The orc turned and retrieved what looked like two long steel bars from a table behind him, exhibiting them to the audience before handing one to Dwayne. “Try to bend the rod, if you can, challenger!” the orc commanded in that embracing, ultra-basso voice. Dwayne dutifully started shoving at the bar, seemingly to no avail. William’s gaze was all on Torrghen, however, as he began expending a crushing amount of strength—first twisting the bar, creating spiraling torsion ridges all along its length, then slowly bending it into a shallow U.
What would that feel like, to be able to bend and twist raw iron like that? What was that orc experiencing, channeling some inner raw power as an exhibition of unstoppable physical strength?
“Uh oh,” Jorge said, eyeing William with a smirk. “I think my fan has found a new hero!”
“Fuck off,” William responded with an amused snort, still watching the orc. “You’ve still got plenty of people on campus to ogle you.”
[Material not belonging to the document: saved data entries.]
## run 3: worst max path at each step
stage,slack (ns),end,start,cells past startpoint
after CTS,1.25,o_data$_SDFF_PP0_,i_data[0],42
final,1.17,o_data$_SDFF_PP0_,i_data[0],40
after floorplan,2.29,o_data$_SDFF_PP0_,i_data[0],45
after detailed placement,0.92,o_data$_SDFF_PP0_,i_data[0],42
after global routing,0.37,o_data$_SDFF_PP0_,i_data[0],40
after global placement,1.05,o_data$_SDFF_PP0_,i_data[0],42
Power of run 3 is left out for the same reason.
Torrghen held up the bent and twisted rod, and the crowd cheered. “Wait! I’m not done! I got this!” Dwayne huffed, red-faced above his furry bear muzzle. His own rod belied him, seeming reluctant to budge even a little. “Yours was fake, wasn’t it!” he accused under his breath, grunting as he pushed and squeezed. Some in the crowd were catcalling him about his “rod” and how he couldn’t get it to do what he wanted.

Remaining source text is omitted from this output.